De repente noté que se me caía un poco el pelo. Supuse que era por aquello de los cambios de los biorritmos en septiembre, para la vendimia. No pasaba nada porque tenía mucho, seguro que la caída será como mucho un par de pelos aislados, pensaba mientras contemplaba la imagen de mi padre calvo como una bola de billar. Que eso de la genética no va conmigo. Luego se me empezó a caer un poco más, pero estaba convencido de que lo tenía todo controlado, porque para eso estaban las lociones capilares y las pastillas. Y la medicina, pese a que el médico al que consulté también estaba calvo y parecía que se reía mucho cuando me preguntó que si mi padre lo era. Pues por culpa de los malos científicos y del mercado farmacéutico especulador la cosa se descontroló y el cartón empezaba a clarear. Tuve la santa paciencia de contar los pelos que cada día se llevaba el peine, que aumentaban exponencialmente. Los de la ducha y del recogedor no los contaba, porque no era fiable que fuesen míos.

Os resumo el desenlace para no aburriros. Después de un tiempo de sufrimiento la caída de cabellos empezó a decrecer. Y un día determinado el incremento inicial del 35% se había reducido a un escaso 0.5%. Unas 66 veces menos también, curiosamente. Y esa tendencia siguió y siguió bajando. Según una interpretación positiva como la del viernes la situación se había resuelto, ya no se me caía el pelo. Pero paradójicamente no estaba contento, quizás algunos nunca estamos contentos con nada. Como decía Saramago: “No hay consuelo amigo triste, el hombre es un animal inconsolable…”. Porque mi interpretación científica era que el descenso de mi caída era debido a que ya no quedaba más pelo que caerse.

Ese es mi análisis de las tristes estadísticas como experto capilar porque sé de qué va la cosa. Que caimán no come caimán. Juzgad vosotros mismos el resultado por la foto.

Una paga de mierda

Tenía una paga de mierda. Setecientos euros justos. Supongo que los gerifaltes pensareis que su contribución a la economía nacional es despreciable. Y dado que sabía leer y escribir lo justo, las cuatro letras como decía ella, entiendo que pensáis que tampoco aporta mucho, digamos, al nivel cultural de este país. En vuestro lenguaje es la base de la pirámide, a la que solo acudís a pedir votos y a lo sumo a llevar a votar el día de las elecciones.

Entiendo que para vuestro estatus sea incómodo alternar con gente tan simple y tan vulgar. Es cierto, no era de gustos nada refinados. Veía programas de televisión de mucho chinchorreo, con el volumen a todo meter. Y músicas y cosas sobre todo de antiguamente, nada moderno.
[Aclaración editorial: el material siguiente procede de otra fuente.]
This design comes from an exercise in tuning for small area on the open sky130 flow, not from production work. Function was checked by simulation only, so behaviour that the tests miss may differ from the original. Power is estimated from default activity; no workload was simulated.

Setup of the previous run:
==> flow/design.v (excerpt) <==
module TCAM_TOP (
        input                   CLK
       ,input                   RESET
       ,input                   SEARCH
       ,input                   SETTING
       ,input   [127:0]         KEY
       ,input   [15:0]          SETTING_ID
       ,input   [17:0]          SETTING_MASKID
       ,input   [15:0]          SETTING_PRIORITY
       ,output  [15:0]          RULEID
       ,output                  SETTING_COMPLETE
       ,output                  SEARCH_COMPLETE
       ,output                  MISMATCH
       ,input                   DDR3_AVL_INIT
       ,input   [255:0]         DDR3_AVL_READDATA
       ,input                   DDR3_AVL_WAITREQUEST
       ,input                   DDR3_AVL_READDATAVALID
       ,output                  DDR3_AVL_READ
       ,output                  DDR3_AVL_WRITE
       ,output  [18:0]          DDR3_AVL_ADDRESS
       ,output  [255:0]         DDR3_AVL_WRITEDATA
       ,output                  DDR3_AVL_BURSTCOUNT
       ,output                  DDR3_AVL_INITCOMPLETE
	);
    reg search_s1, setting_s1, search_s2, setting_s2;
    always @(posedge CLK or posedge RESET)
        if (RESET) begin
            search_s1 <= 0; setting_s1 <= 0; search_s2 <= 0; setting_s2 <= 0;
        end else begin
            search_s1 <= SEARCH;    setting_s1 <= SETTING;
            search_s2 <= search_s1; setting_s2 <= setting_s1;
        end
    localparam S_IDLE = 4'd0, S_SHIFT = 4'd1, S_RD1 = 4'd2, S_RD2 = 4'd3, S_READ = 4'd4,
               S_MODIFY = 4'd5, S_STWR = 4'd6, S_WRITE = 4'd7, S_COUNT = 4'd8;
    reg [3:0] sc_state;
    reg [3:0] loop_count;
    reg       search_mode, setting_mode;
    reg       sc_read, sc_write, sc_shift, sc_modify, sc_sdv;
    wire      drv_wr, drv_rdv;    
    wire      modify_done;        
    always @(posedge CLK or posedge RESET)
        if (RESET) begin
            loop_count <= 4'd8; search_mode <= 0; setting_mode <= 0; sc_state <= S_IDLE;
            sc_read <= 0; sc_write <= 0; sc_shift <= 0; sc_modify <= 0; sc_sdv <= 0;
        end else begin
            case (sc_state)
  ...
Settings: LEC_CHECK=0, CAP_MARGIN=20, CORE_MARGIN=2, CORE_UTILIZATION=40, SLEW_MARGIN=20; clock period 10.0 ns.
standard.sh (not shown) runs the stock make flow with config.mk's settings and CLKGATE_MAP_FILE= SYNTH_SCRIPT=/design/flow/synth_recipe.tcl, a recipe that flattens the netlist after the stock synthesis.
==> flow/flow/run.sh <==
#!/bin/bash
export BUFFER_PORTS_ARGS="-buffer_cell sky130_fd_sc_hd__buf_1"
export CTS_ARGS="-sink_clustering_enable -repair_clock_nets -dont_use_dummy_load -sink_clustering_size 12 -sink_clustering_max_diameter 50 -buf_list sky130_fd_sc_hd__clkbuf_8"
bash standard.sh > standard.log 2>&1
The inputs of the current run differ from those of the previous run as listed below.
==> flow/flow/run.sh <==
#!/bin/bash
export BUFFER_PORTS_ARGS="-buffer_cell sky130_fd_sc_hd__buf_1"
export CTS_ARGS="-sink_clustering_enable -repair_clock_nets -dont_use_dummy_load -sink_clustering_size 18 -sink_clustering_max_diameter 60 -buf_list sky130_fd_sc_hd__clkbuf_8"
bash standard.sh > standard.log 2>&1
Findings:
The layout clock buffer count in the current run is 0.74 times that in the previous run.
Compared with the previous run, the current run is more frugal on power.
Fmax: the current run below the previous run
From the previous run to the current run the numbers moved as follows: share of the core filled with cells shows a reduction of 0.35 points, area share of xor/xnor cells in the synthesized design shows no meaningful change, setup slack shows a reduction of 0.035 ns, detailed-route wire length per cell shows no meaningful change.
The current run: all stages done; final checks FAILED (max-slew violations).
Compared with the previous run, the current run shows a lower final instance area.
The current run has share of total power in the clock network below what the previous run had.
Between the current run and the previous run, it is the current run whose fraction of area in clock buffers and inverters is lower, by 0.81 points.
Global-route usage: the current run vs the previous run — no meaningful difference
Comía de lo más barato, siempre buscaba las ofertas y nunca –repito, nunca- se compró el vestido o los zapatos que le gustaron de verdad porque sabía que eran caros y tenía en su código genético la necesidad de ahorrar para los malos tiempos. Para ella el caviar iraní se llamaba tocino ibérico, cuando lo encontraba de oferta en el centro comercial, claro. Tampoco gastaba mucho en vajilla, tenía un puzzle de un montón de piezas desemparejadas y loza desportillada y gracias, porque había aprendido a comer de una sartén con cucharada y paso atrás. De agua tampoco desperdiciaba, puesto que fue de las que ponía la bañera para meter a los chicos y después en el mismo agua los grandes y por último el hombre, como hacían todos. Solo conoció el mar cuando se jubiló y al regresar de los viajes del IMSERSO tocaba ir al médico por los excesos de comer buffet libre barato en el hotel. Esos viajes eran casi a coste cero y tampoco generaban muchos beneficios al sistema, pero qué se le va a hacer, más gasto en medicamentos.  
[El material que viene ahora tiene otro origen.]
From an optimization exercise on the open Yosys and OpenROAD flow, aimed at small area; shortcuts taken in it are not production practice. Only simulation tests tie the RTL to the original design; equivalence was not proved. Power figures rest on the tool's default switching activity, not on a simulated workload.

==> flow/design.v, too long to show whole: its modules and the start of the top module <==
// module ps2_keyboard: 39 lines
// module keyboard: 48 lines
// module keycode_to_ascii: 14 lines
// module terminal: 67 lines
// module vga_ctrl: 41 lines
// module vga_bitmap: 14 lines
// module vga_font_logic: 2813 lines
// module vga_render: 14 lines
// module nvdl_term: 102 lines
module nvdl_term (
  input clk,
  input rst,
  input ps2_clk,
  input ps2_dat,
  output vram_we,
  output [11:0] vram_waddr,
  output [7:0] vram_wascii,
  output [2:0] vram_wfg,
  output [2:0] vram_wbg,
  output [11:0] vram_raddr,
  input [7:0] vram_rascii,
  input [2:0] vram_rfg,
  input [2:0] vram_rbg,
  output [3:0] vga_r,
  output [3:0] vga_g,
  output [3:0] vga_b,
  output vga_hs,
  output vga_vs,
  output vga_valid
);
  // ...
==> flow/keycode_to_ascii.mem <==
@00
00 00 00 00   00 00 00 00   00 00 00 00   00 09 60 00
@10
00 00 00 00   00 71 31 00   00 00 7A 73   61 77 32 00
@20
00 63 78 64   65 34 33 00   00 20 76 66   74 72 35 00
@30
00 6E 62 68   67 79 36 00   00 00 6D 6A   75 37 38 00
@40
00 2C 6B 69   6F 30 39 00   00 2E 2F 6C   3B 70 2D 00
@50
00 00 27 00   5B 3D 00 00   00 00 0A 5D   00 5C 00 00
@60
00 00 00 00   00 00 08 00   00 00 00 00   00 00 00 00
@70
00 00 00 00   00 00 1B 00   00 00 00 00   00 00 00 00
@80
00 00 00 00   00 00 00 00   00 00 00 00   00 09 7E 00
@90
00 00 00 00   00 51 21 00   00 00 5A 53   41 57 40 00
@A0
00 43 58 44   45 24 23 00   00 20 56 46   54 52 25 00
@B0
00 4E 42 48   47 59 5E 00   00 00 4D 4A   55 26 2A 00
@C0
00 3C 4B 49   4F 29 28 00   00 3E 3F 4C   3A 50 5F 00
@D0
00 00 22 00   7B 2B 00 00   00 00 0A 7D   00 7C 00 00
@E0
00 00 00 00   00 00 08 00   00 00 00 00   00 00 00 00
@F0
00 00 00 00   00 00 1B 00   00 00 00 00   00 00 00 00

==> flow/run.sh <==
#!/bin/bash
# synth_recipe.tcl (not shown) runs the flow's synth.tcl, then flattens the netlist and writes it again
# the make line also repeats each setting of config.mk as NAME=value (left out here)
make -C /OpenROAD-flow-scripts/flow DESIGN_CONFIG=/design/flow/config.mk WORK_HOME=/design/flow/orfs CLKGATE_MAP_FILE= SYNTH_SCRIPT=/design/flow/synth_recipe.tcl finish
==> flow/config.mk <==
export PLATFORM = sky130hd
export DESIGN_NAME = nvdl_term
export DESIGN_NICKNAME = nvdl_term
export VERILOG_FILES = /design/flow/design.v
export SDC_FILE = /design/flow/constraint.sdc
export NUM_CORES = 4
export LEC_CHECK = 0
export ABC_AREA = 1
export CAP_MARGIN = 30
export CORE_MARGIN = 2
export CORE_UTILIZATION = 25
export SLEW_MARGIN = 30
export SYNTH_MEMORY_MAX_BITS = 65536
==> flow/constraint.sdc <==
create_clock -name core_clock -period 12.0 [get_ports {clk}]
set_input_delay 2.4000 -clock core_clock [delete_from_list [all_inputs] [get_ports {clk}]]
set_output_delay 2.4000 -clock core_clock [all_outputs]
set_load 0.01 [all_outputs]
Para los teóricos de la economía ella era un elemento poco generador de riqueza, nada consumista. Del modelo de educación que no conviene predicar. Gastaba poco, de hecho remendaba hasta la saciedad mandiles y jerséis, ponía coderas, plantillas y suelas; hasta entresacaba hilos con precisión de cirujano para zurcir las medias. Cuando tiraba unos zapatos recuperaba los cordones, por si acaso.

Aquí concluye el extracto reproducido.